Stefan Asbury gained scholarships to Oxford University and the Royal College of Music and studied composition with Oliver Knussen.
He continued his conducting studies in 1990 in America at the Tanglewood Music Center as a recipient of the Leonard Bernstein Fellowship and, during that summer, shared concerts with Roger Norrington, Seiji Ozawa and Leonard Bernstein.
Since Tanglewood, where he holds the position of Associate Director of New Music Activities, he has worked closely with Oliver Knussen, Sir Simon Rattle and Michael Tilson Thomas.
He also holds the post of Co-Director of the Oxford Contemporary Music Festival.
Stefan Asbury has established himself as one of today’s leading exponents of contemporary music and works with virtually all the major contemporary ensembles in Europe.
He has recently been appointed Music Director/Chief Conductor of the contemporary resident Ensemble of the new venue, Casa da Musica in Porto.
As well as conducting six projects per year with the ensemble, he will also be giving the world premiere of a music theatre piece by António Chagas Rosa and Gerrit Komrij Damiao de Gois and Erasmus which will be performed in Rotterdam and Porto in December 2001.

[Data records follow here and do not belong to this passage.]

$ cat src/hw/mis_regs.svh
`ifndef MIS_REGS_SVH
`define MIS_REGS_SVH
// =====================================================
// Register indices (byte address is four times these).
`define MIS_IDX_ENABLE 8'h25
`define MIS_IDX_STATUS 8'h26
`define MIS_IDX_MISC 8'h27
// =====================================================
// Field positions.
`define MIS_EN_LINE_B 7
`define MIS_EN_LINE_A 6
`define MIS_ST_FLAG_B 7
`define MIS_ST_FLAG_A 6
`define MIS_ST_LEVEL_B 1
`define MIS_ST_LEVEL_A 0
`define MIS_MC_LINE_B_EDGE 7
`define MIS_MC_LINE_A_EDGE 6
`define MIS_MC_REQ_EDGE 5
// =====================================================
// Reset values.
`define MIS_RST_ENABLE 8'h00
`define MIS_RST_MISC 3'h0
// =====================================================
// Vector pairs (address of the high byte).
`define MIS_VEC_RESET 16'h3ffe
`define MIS_VEC_TRAP 16'h3ffc
`define MIS_VEC_REQ 16'h3ffa
`define MIS_VEC_LINE_A 16'h3ff8
`define MIS_VEC_LINE_B 16'h3ff4
`endif

$ cat src/hw/mis_pkg.sv
`default_nettype none
package mis_pkg;
    typedef enum logic [2:0] {
        S_RUN, S_PUSH, S_LOAD, S_STOP, S_WAIT
    } mis_state_e;
    typedef enum logic [2:0] {
        SRC_TRAP, SRC_REQ, SRC_A, SRC_TMR, SRC_B, SRC_RTC, SRC_SPI
    } mis_src_e;
    typedef struct packed {
        logic instr_end;
        logic soft_trap;
        logic return_from_handler;
        logic stacked_mask;
        logic stop;
        logic wait_req;
    } mis_cpu_cmd_s;
    typedef struct packed {
        logic push;
        logic load_pc;
        logic [15:0] vector;
        logic mask;
        logic cpu_clk_run;
        logic osc_run;
        logic busy;
    } mis_seq_s;
endpackage
`default_nettype wire

$ cat src/hw/mis_sequencer.sv
`include "mis_regs.svh"
`default_nettype none
module mis_sequencer #(
    parameter logic [15:0] TMR_VEC = 16'h0000,
    parameter logic [15:0] RTC_VEC = 16'h0000,
    parameter logic [15:0] SPI_VEC = 16'h0000
) (
    // Clock and reset
    input wire logic core_clk,
    input wire logic resetn,
    // Avalon-MM register slave
    input wire logic [9:0] avs_address,
    input wire logic avs_read,
    input wire logic avs_write,
    input wire logic [3:0] avs_byteenable,
    input wire logic [31:0] avs_writedata,
    output logic [31:0] avs_readdata,
    output logic avs_waitrequest,
    // External pins, active low
    input wire logic req_n,
    input wire logic ext_line_a_n,
    input wire logic ext_line_b_n,
    // Peripheral requests, already gated by their own enables, then the RTC-in-use flag for stop
    input wire logic tmr_req,
    input wire logic rtc_req,
    input wire logic spi_req,
    input wire logic rtc_int_used,
    // Peripheral clear sequence (0 timer, 1 serial port)
    input wire logic [1:0] periph_flag,
    input wire logic [1:0] periph_status_rd,
    input wire logic [1:0] periph_assoc_acc,
    output logic [1:0] periph_flag_clr,
    // Instruction sequencer
    input wire mis_pkg::mis_cpu_cmd_s cpu_cmd,
    output mis_pkg::mis_seq_s seq
);
    import mis_pkg::*;

    // =====================================================
    // Pin synchronisers and falling-edge detection.
    logic [2:0] pins_n;
    logic [2:0] sync1_q;
    logic [2:0] sync2_q;
    logic [2:0] prev_q;
    logic [2:0] fall;
    assign pins_n = {ext_line_b_n, ext_line_a_n, req_n};

    genvar gi;
    generate
        for (gi = 0; gi < 3; gi++) begin : g_pin
            always_ff @(posedge core_clk or negedge resetn) begin
                if (!resetn) begin
                    sync1_q[gi] <= 1'b1;
                    sync2_q[gi] <= 1'b1;
                    prev_q[gi] <= 1'b1;
                end else begin
                    sync1_q[gi] <= pins_n[gi];
                    sync2_q[gi] <= sync1_q[gi];
                    prev_q[gi] <= sync2_q[gi];
                end
            end
            assign fall[gi] = prev_q[gi] & ~sync2_q[gi];
        end
    endgenerate

    // =====================================================
    // Registers.
    logic [7:0] enable_q;
    logic [2:0] misc_q;
    logic flag_a_q;
    logic flag_b_q;
    logic ack_q;
    logic access;
    logic [7:0] word_idx;
    logic wr_en;
    logic wr_st;
    logic wr_mc;
    logic [7:0] status;
    logic edge_only_req;
    logic edge_only_a;
    logic edge_only_b;

    assign access = (avs_read | avs_write) & ~ack_q;
    assign avs_waitrequest = (avs_read | avs_write) & ~ack_q;
    assign word_idx = avs_address[9:2];
    // Writes land on the completing edge, so a master that abandons a
    // request while it is still waiting leaves no trace.
    assign wr_en = ack_q & avs_write & avs_byteenable[0] &
                   (word_idx == `MIS_IDX_ENABLE);
    assign wr_st = ack_q & avs_write & avs_byteenable[0] &
                   (word_idx == `MIS_IDX_STATUS);
    assign wr_mc = ack_q & avs_write & avs_byteenable[0] &
                   (word_idx == `MIS_IDX_MISC);
    assign edge_only_req = misc_q[`MIS_MC_REQ_EDGE - 5];
    assign edge_only_a = misc_q[`MIS_MC_LINE_A_EDGE - 5];
    assign edge_only_b = misc_q[`MIS_MC_LINE_B_EDGE - 5];

    always_comb begin
        status = 8'h00;
        status[`MIS_ST_FLAG_B] = flag_b_q;
        status[`MIS_ST_FLAG_A] = flag_a_q;
        status[`MIS_ST_LEVEL_B] = sync2_q[2];
        status[`MIS_ST_LEVEL_A] = sync2_q[1];
    end

    // One wait state: every access is answered on the second edge.
    always_ff @(posedge core_clk or negedge resetn) begin
        if (!resetn) begin
            ack_q <= 1'b0;
        end else begin
            ack_q <= access;
        end
    end

    always_ff @(posedge core_clk or negedge resetn) begin
        if (!resetn) begin
            avs_readdata <= 32'h0000_0000;
        end else if (access && avs_read) begin
            case (word_idx)
                `MIS_IDX_ENABLE: avs_readdata <= {24'h000000, enable_q};
                `MIS_IDX_STATUS: avs_readdata <= {24'h000000, status};
                `MIS_IDX_MISC: avs_readdata <= {24'h000000, misc_q, 5'h00};
                default: avs_readdata <= 32'h0000_0000;
            endcase
        end
    end

    // Only bits 7 and 6 exist; the rest read as zero.
    always_ff @(posedge core_clk or negedge resetn) begin
        if (!resetn) begin
            enable_q <= `MIS_RST_ENABLE;
        end else if (wr_en) begin
            enable_q <= avs_writedata[7:0] & 8'hc0;
        end
    end

    always_ff @(posedge core_clk or negedge resetn) begin
        if (!resetn) begin
            misc_q <= `MIS_RST_MISC;
        end else if (wr_mc) begin
            misc_q <= avs_writedata[7:5];
        end
    end

    // =====================================================
    // Line flags: event sets, write-one clears, set wins.
    logic set_a;
    logic set_b;
    assign set_a = fall[1] | (~edge_only_a & ~sync2_q[1]);
    assign set_b = fall[2] | (~edge_only_b & ~sync2_q[2]);

    always_ff @(posedge core_clk or negedge resetn) begin
        if (!resetn) begin
            flag_a_q <= 1'b0;
            flag_b_q <= 1'b0;
        end else begin
            if (set_a) begin
                flag_a_q <= 1'b1;
            end else if (wr_st && avs_writedata[`MIS_ST_FLAG_A]) begin
                flag_a_q <= 1'b0;
            end
            if (set_b) begin
                flag_b_q <= 1'b1;
            end else if (wr_st && avs_writedata[`MIS_ST_FLAG_B]) begin
                flag_b_q <= 1'b0;
            end
        end
    end

    // =====================================================
    // Peripheral flag clear: status read while set, then access.
    logic [1:0] armed_q;
    generate
        for (gi = 0; gi < 2; gi++) begin : g_clr
            assign periph_flag_clr[gi] = armed_q[gi] &
                                         periph_assoc_acc[gi];
            always_ff @(posedge core_clk or negedge resetn) begin
                if (!resetn) begin
                    armed_q[gi] <= 1'b0;
                end else if (periph_status_rd[gi]) begin
                    armed_q[gi] <= periph_flag[gi];
                end else if (periph_assoc_acc[gi]) begin
                    armed_q[gi] <= 1'b0;
                end
            end
        end
    endgenerate

    // =====================================================
    // Request line latch and pending sources.
    mis_state_e state_q;
    mis_src_e src_q;
    logic req_latch_q;
    logic mask_q;
    logic [15:0] vector_q;
    logic [6:0] pend;
    logic any_pend;
    logic take_ok;
    logic ext_wake;
    mis_src_e win;
    logic [15:0] win_vec;

    // Cleared while the state is pushed for SRC_REQ, so one more pulse may land.
    always_ff @(posedge core_clk or negedge resetn) begin
        if (!resetn) begin
            req_latch_q <= 1'b0;
        end else if (fall[0]) begin
            req_latch_q <= 1'b1;
        end else if (state_q == S_PUSH && src_q == SRC_REQ) begin
            req_latch_q <= 1'b0;
        end
    end

    // Bit index follows priority: 6 is the highest vector.
    assign pend[6] = req_latch_q | (~edge_only_req & ~sync2_q[0]);
    assign pend[5] = flag_a_q & enable_q[`MIS_EN_LINE_A];
    assign pend[4] = tmr_req;
    assign pend[3] = flag_b_q & enable_q[`MIS_EN_LINE_B];
    assign pend[2] = rtc_req;
    assign pend[1] = spi_req;
    assign pend[0] = 1'b0;
    assign any_pend = |pend[6:1];
    assign take_ok = any_pend & ~mask_q;
    assign ext_wake = pend[6] | pend[5] | pend[3];

    always_comb begin
        win = SRC_SPI;
        win_vec = SPI_VEC;
        if (pend[6]) begin
            win = SRC_REQ;
            win_vec = `MIS_VEC_REQ;
        end else if (pend[5]) begin
            win = SRC_A;
            win_vec = `MIS_VEC_LINE_A;
        end else if (pend[4]) begin
            win = SRC_TMR;
            win_vec = TMR_VEC;
        end else if (pend[3]) begin
            win = SRC_B;
            win_vec = `MIS_VEC_LINE_B;
        end else if (pend[2]) begin
            win = SRC_RTC;
            win_vec = RTC_VEC;
        end
    end

    // =====================================================
    // Sequencer.
    always_ff @(posedge core_clk or negedge resetn) begin
        if (!resetn) begin
            state_q <= S_LOAD;
            src_q <= SRC_TRAP;
            vector_q <= `MIS_VEC_RESET;
        end else begin
            case (state_q)
                S_RUN: begin
                    if (cpu_cmd.instr_end) begin
                        if (cpu_cmd.soft_trap) begin
                            state_q <= S_PUSH;
                            src_q <= SRC_TRAP;
                            vector_q <= `MIS_VEC_TRAP;
                        end else if (take_ok) begin
                            state_q <= S_PUSH;
                            src_q <= win;
                            vector_q <= win_vec;
                        end else if (cpu_cmd.stop) begin
                            state_q <= S_STOP;
                        end else if (cpu_cmd.wait_req) begin
                            state_q <= S_WAIT;
                        end
                    end
                end
                S_PUSH: state_q <= S_LOAD;
                S_LOAD: state_q <= S_RUN;
                S_STOP, S_WAIT: begin
                    if ((state_q == S_STOP) ? ext_wake : any_pend) begin
                        if (take_ok) begin
                            state_q <= S_PUSH;
                            src_q <= win;
                            vector_q <= win_vec;
                        end else begin
                            state_q <= S_RUN;
                        end
                    end
                end
                default: state_q <= S_RUN;
            endcase
        end
    end

    // The mask stays set from reset until software clears it.
    always_ff @(posedge core_clk or negedge resetn) begin
        if (!resetn) begin
            mask_q <= 1'b1;
        end else if (state_q == S_PUSH) begin
            mask_q <= 1'b1;
        end else if (state_q == S_RUN && cpu_cmd.instr_end &&
                     cpu_cmd.return_from_handler) begin
            mask_q <= cpu_cmd.stacked_mask;
        end
    end

    always_comb begin
        seq.push = (state_q == S_PUSH);
        seq.load_pc = (state_q == S_LOAD);
        seq.vector = vector_q;
        seq.mask = mask_q;
        seq.cpu_clk_run = (state_q != S_STOP) && (state_q != S_WAIT);
        seq.osc_run = !(state_q == S_STOP && rtc_int_used);
        seq.busy = (state_q != S_RUN);
    end

    // =====================================================
    // Checks.
    logic end_plain;
    assign end_plain = state_q == S_RUN && cpu_cmd.instr_end &&
                       !cpu_cmd.soft_trap;

    property p_mask_blocks;
        @(posedge core_clk) disable iff (!resetn)
        end_plain && mask_q |=> state_q != S_PUSH;
    endproperty
    a_mask_blocks: assert property (p_mask_blocks)
        else $error("masked interrupt taken");

    property p_trap_any;
        @(posedge core_clk) disable iff (!resetn)
        state_q == S_RUN && cpu_cmd.instr_end && cpu_cmd.soft_trap
        |=> seq.push && vector_q == `MIS_VEC_TRAP ##1 seq.load_pc;
    endproperty
    a_trap_any: assert property (p_trap_any)
        else $error("trap not taken");

    property p_push_load;
        @(posedge core_clk) disable iff (!resetn)
        seq.push |=> seq.load_pc && mask_q && $stable(vector_q);
    endproperty
    a_push_load: assert property (p_push_load)
        else $error("push not followed by masked load");

    property p_only_at_end;
        @(posedge core_clk) disable iff (!resetn)
        state_q == S_RUN && !cpu_cmd.instr_end |=> state_q != S_PUSH;
    endproperty
    a_only_at_end: assert property (p_only_at_end)
        else $error("interrupt taken mid instruction");

    property p_ret_mask;
        @(posedge core_clk) disable iff (!resetn)
        end_plain && cpu_cmd.return_from_handler
        |=> mask_q == $past(cpu_cmd.stacked_mask);
    endproperty
    a_ret_mask: assert property (p_ret_mask)
        else $error("mask not restored from stack");

    property p_enable_gate;
        @(posedge core_clk) disable iff (!resetn)
        end_plain && take_ok && !enable_q[`MIS_EN_LINE_A]
        |=> vector_q != `MIS_VEC_LINE_A;
    endproperty
    a_enable_gate: assert property (p_enable_gate)
        else $error("disabled line pending");

    property p_set_wins;
        @(posedge core_clk) disable iff (!resetn)
        set_a && wr_st && avs_writedata[`MIS_ST_FLAG_A] |=> flag_a_q;
    endproperty
    a_set_wins: assert property (p_set_wins)
        else $error("line flag event lost to clear");

    property p_prio;
        @(posedge core_clk) disable iff (!resetn)
        end_plain && take_ok && pend[6]
        |=> vector_q == `MIS_VEC_REQ;
    endproperty
    a_prio: assert property (p_prio)
        else $error("wrong priority");

    property p_stop_osc;
        @(posedge core_clk) disable iff (!resetn)
        state_q == S_STOP |-> !seq.cpu_clk_run &&
                              seq.osc_run == !rtc_int_used;
    endproperty
    a_stop_osc: assert property (p_stop_osc)
        else $error("stop clock gating wrong");

    property p_periph_clr;
        @(posedge core_clk) disable iff (!resetn)
        periph_status_rd[0] && periph_flag[0] ##1
        periph_assoc_acc[0] && !periph_status_rd[0]
        |-> periph_flag_clr[0];
    endproperty
    a_periph_clr: assert property (p_periph_clr)
        else $error("peripheral clear missed");

    c_take: cover property (@(posedge core_clk) disable iff (!resetn)
        seq.push ##1 seq.load_pc);
    c_wait_wake: cover property (@(posedge core_clk)
        disable iff (!resetn) state_q == S_WAIT ##1 state_q == S_PUSH);
    c_stop_wake: cover property (@(posedge core_clk)
        disable iff (!resetn) state_q == S_STOP ##1 state_q == S_RUN);
endmodule
`default_nettype wire

$ cat config.mk
export PLATFORM = sky130hd
export DESIGN_NAME = mis_sequencer
export DESIGN_NICKNAME = d
export VERILOG_FILES = /design/src/hw/mis_pkg.sv /design/src/hw/mis_sequencer.sv
export VERILOG_INCLUDE_DIRS = /design/src /design/src/hw
export SDC_FILE = /design/constraint.sdc
export NUM_CORES = 1
export LEC_CHECK = 0
export ABC_AREA = 1
export BUFFER_PORTS_ARGS = -buffer_cell sky130_fd_sc_hd__buf_2
export CORE_MARGIN = 2
export CORE_UTILIZATION = 50
export CTS_CLUSTER_SIZE = 8
export DETAILED_ROUTE_END_ITERATION = 10
export GPL_TIMING_DRIVEN = 0
export MAX_ROUTING_LAYER = met4
export PLACE_DENSITY = 0.95
export SLEW_MARGIN = 20
export SYNTH_ARGS = -nofsm -noshare
export SYNTH_HDL_FRONTEND = slang
export SYNTH_SLANG_ARGS = --single-unit
$ cat constraint.sdc
create_clock -name core_clk -period 2.3 [get_ports core_clk]
set_input_delay 0.23 -clock core_clk [delete_from_list [all_inputs] [get_ports core_clk]]
set_output_delay 0.23 -clock core_clk [all_outputs]
set_load 0.02 [all_outputs]
==> results.py, run 1 <==
metrics = {
    "timing": {
        "min_period_ns": 2.07,
        "tightest_slew_ns": 0.577,
        "finalCritPeriodShare": 0.899,
        "tns_ns": 0,
        "finalSetupViolations": 0,
        "rsz0062_at_grt": "no",
        "hold_viol_final": 0,
        "slew_viol_final": 0,
        "skew_ns": 0.00465,
        "slew_headroom": 0.615,
        "fin_ws_ns": 0.232,
        "clock.fmax_ghz": 0.484,
    },
    "synth": {
        "ys_types": 30,
        "yosys_warnings": 0,
        "ys_seq_area_frac": 0.475,
        "avgSynthCellArea_sq_um": 7.95,
        "yosys_register_bits": 48,
        "netlist_instances": 326,
        "synthesis.area_sq_um": 2590,
    },
    "clocking": {
        "cts_made_buffers": 5,
        "cts_tree": "done",
        "ctsResizeCount": 0,
        "path_clk_slew_ns": 0.09,
        "htreeDepth": 2,
        "clockBufferDepth": 2,
        "root_buffer": "clkbuf_8",
        "cts_sinks": 48,
        "insertion_delay_ns": 0.30,
    },
    "global_route": {
        "grt_usage": 0.209,
        "grt_pass1_vias": 2308,
        "antenna_found_initial": 0,
        "grt_max_degree": 49,
        "grt_pass1_wl_um": 9640,
        "grt_overflow": 0,
    },
    "cells_and_area": {
        "antenna_cells": 0,
        "final_common_cell": "nand2_1",
        "area_growth_pct": 24.7,
        "final_area_sq_um": 3230,
        "drive_above_1_share": 0.329,
        "nNetsFinal": 493,
        "mostFrequentLayoutCells": "nand2_1, buf_2, inv_1",
        "fillers": 423,
    },
    "drt": {
        "met1_length_um": 2370,
        "drt_pass1_iterations": 4,
        "routed-wl-met3_um": 311,
        "routed_wl_um": 5750,
        "wl_per_cell_um": 11.6,
        "dr_total_vias": 2376,
        "viasPerCell": 4.80,
        "ant_nets": 0,
        "topRoutingLayerUsed": "met4",
        "drtIter0Drc": 127,
        "wl_met2_um": 2930,
        "drc_errors": 0,
    },
    "pwr": {
        "peakVddDrop_v": 0.000567,
        "leakage_nw": 1.84,
        "powerDensity_nw_per_um2": 1100,
    },
    "setup_path": {
        "crit_arrival_ns": 1.84,
        "critPathKind": "register to primary output",
        "worst-path-max-fanout": 10,
        "endpoint_kind": "primary output",
        "cp_data_required_time_ns": 2.07,
        "cp-start-kind": "register",
        "reg2regPathDepth": 9,
    },
    "placement": {
        "place_ws_ns": 0.572,
        "hpwl_um": 4270,
        "place_area_sq_um": 3100,
        "port_buffers": 64,
        "gp_congestion": 0.885,
    },
    "floorplanning": {
        "dieHeight_um": 76.0,
        "coreArea_sq_um": 5040,
        "die_w_um": 76.0,
        "initial_utilization": 0.514,
        "ios": 126,
        "die_area_sq_um": 5780,
        "num_rows": 26,
    },
    "worst_hold_path": {
        "hold_path.class": "input port to register",
        "min_path_cells": 1,
    },
    "job": {
        "maxCapViolCount": 0,
    },
    "outcome": {
        "outcome": "finished, final reports clean",
    },
}
[where the power goes]
part | switching [mW] | internal (mW) | total, mW
combinational | 1.06 | 0.565 | 1.63
clock | 0.290 | 0.356 | 0.645
sequential | 0.142 | 1.14 | 1.28
[critical path, stage by stage, from the launching register on]
cell and delay, ns:
dfstp_2 0.55, nand3_1 0.16, o21ai_2 0.18, clkbuf_1 0.39
inv_1 0.08, buf_2 0.17
[path summary, 6_finish.rpt]
check / end / slack, ns / startpoint
setup / recovery: seq[2] / 0.23 / state_q[1]
hold / removal: sync1_q[0] / 0.02 / req_n
setup reg to reg: vector_q[3] / 0.58 / sync2_q[0]
hold reg to reg: status[0] / 0.36 / sync1_q[1]
max in group asynchronous: vector_q[5] / 1.44 / resetn
min in group asynchronous: misc_q[2] / 0.48 / resetn
[cells by family after synthesis]
kind of cell | count (synthesis) | share of synthesized area
AO/OA/AOI/OAI | 39 | 0.0975
buffers and inverters | 77 | 0.160
flip-flops | 48 | 0.475
other | 1 | 0.00145
AND/OR/NAND/NOR | 161 | 0.266
[area by class of cell]
type / instances / area, sq um / share of cell area
sequential: 48 / 1230 / 0.381
multi-input combinational: 227 / 1040 / 0.323
timing repair buffer: 65 / 333 / 0.103
buffer: 33 / 248 / 0.0767
inverter: 44 / 168 / 0.0519
tap: 70 / 87.6 / 0.0271
clock buffer: 6 / 82.6 / 0.0256
clock inverter: 2 / 38.8 / 0.0120
[synthesized netlist by cell type]
| cell type | number | area [sq um] |
|---|---|---|
| nor3_1 | 6 | 30.0 |
| inv_1 | 40 | 150 |
| nor4_1 | 1 | 6.26 |
| nor2_4 | 1 | 11.3 |
| clkbuf_1 | 2 | 7.51 |
| o21ai_1 | 1 | 5.00 |
| nand2_1 | 106 | 398 |
| buf_6 | 2 | 22.5 |
| nand3b_1 | 1 | 7.51 |
| conb_1 | 1 | 3.75 |
| dfrtp_1 | 24 | 601 |
| or2_4 | 1 | 8.76 |
| nand4_1 | 5 | 31.3 |
| nand3_4 | 1 | 17.5 |
| nor2_1 | 20 | 75.1 |
| nor2_2 | 1 | 6.26 |
| o22ai_1 | 2 | 12.5 |
| a22o_1 | 2 | 17.5 |
| inv_2 | 3 | 11.3 |
| a21oi_1 | 2 | 10.0 |
| nand2_2 | 2 | 12.5 |
| o21ai_0 | 17 | 85.1 |
| buf_4 | 29 | 218 |
| nand3_2 | 1 | 10.0 |
| o211ai_1 | 13 | 97.6 |
| o21ai_4 | 1 | 16.3 |
| nand3_1 | 15 | 75.1 |
| dfstp_2 | 24 | 631 |
| o21ai_2 | 1 | 8.76 |
| inv_4 | 1 | 6.26 |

His recent concerts have included concerts with
London Sinfonietta
(at the Strasbourg MUSICA Festival), Birmingham Contemporary Music Group, ASKO Ensemble (in the Netherlands, Vilnius and on a Far East Tour), the Philharmonia (both in their Music of Today series and as part of the South Bank’s Takemitsu Festival),
Ensemble Intercontemporain, New World Symphony (with whom he worked both in the States and in Europe), Rundfunk Symphonie Orchester Berlin, NDR Hannover, Scottish Chamber Orchestra, Sinfonia 21, Belgian Radio Orchestra and a project for Tokyo Opera City.
He worked with Norwegian Radio in the 1998 Ultima Festival and returned to conduct them again this Autumn in a programme which included
Birtwistle, Castiglioni and Takemitsu.
He also conducted an extremely successful three-concert series of works by Steve Reich, Frank Zappa and Charles Ives with the Britten Sinfonia in Spring 1998 and repeated part of this series with ASKO Ensemble in the Concertgebouw in their American Festival in June 1999.
During the 1999/00 season, Stefan Asbury will make his debut with
Ensemble Modern in Frankfurt, Vienna, Cologne and Berlin, conduct a project around the music of Rebecca Saunders for Musikfabrik in Dusseldorf, lead a Kagel project at the Archipel Festival in Geneva, conduct a Contemporary Music Network Tour of the UK with ASKO, and make his debuts with Finnish Radio Symphony Orchestra and Australian Youth Orchestra.
Future dates include WDR Cologne, Deutsches Symphonie-Orchester Berlin, Basel Symphony Orchestra, Flemish Radio, Northern Sinfonia, Deutsche Kammerphilharmonie, Klangforum Wien, Bit20 Ensemble, Orchestre National de Bordeaux/Aquitaine, Norwegian Radio Orchestra, ASKO and Britten
Sinfonia.
Stefan Asbury also has a growing reputation for work in opera. As a result of an impressive debut conducting
Prokofiev's Love of Three Oranges
for the Opera de Lyon in May 1998, he conducted the world premiere of a ballet of works by Hindemith and Gorecki and will also be conducting Prokofiev's
Romeo and Juliet with the company at the start of the 1999/00 season.
Stefan Asbury is a recipient of the BMW Music Theatre Prize for his conducting of the premiere of
Freeze by Rob Zuidam in the Munich Biennale, a production which was repeated in the 1994 Holland Festival.
He made his debut for Opera North in 1994/95 with H K Gruber's
Gloria. Other operatic appearances include performances of Oliver Knussen's opera double bill with the Avanti Chamber Orchestra at the Helsinki Festival in 1996 and concert performances of
Paul Bunyan at the Aldeburgh Festival.
His discography includes works by Philip Cashian with the Birmingham Contemporary Music Groups and works by Jonathan Harvey with Ensemble Intercontemporain.
He has also taken part in a recording with the BBC Symphony Orchestra, as second conductor to Oliver Knussen, which was the 1994 Gramophone Award winner in the contemporary music section.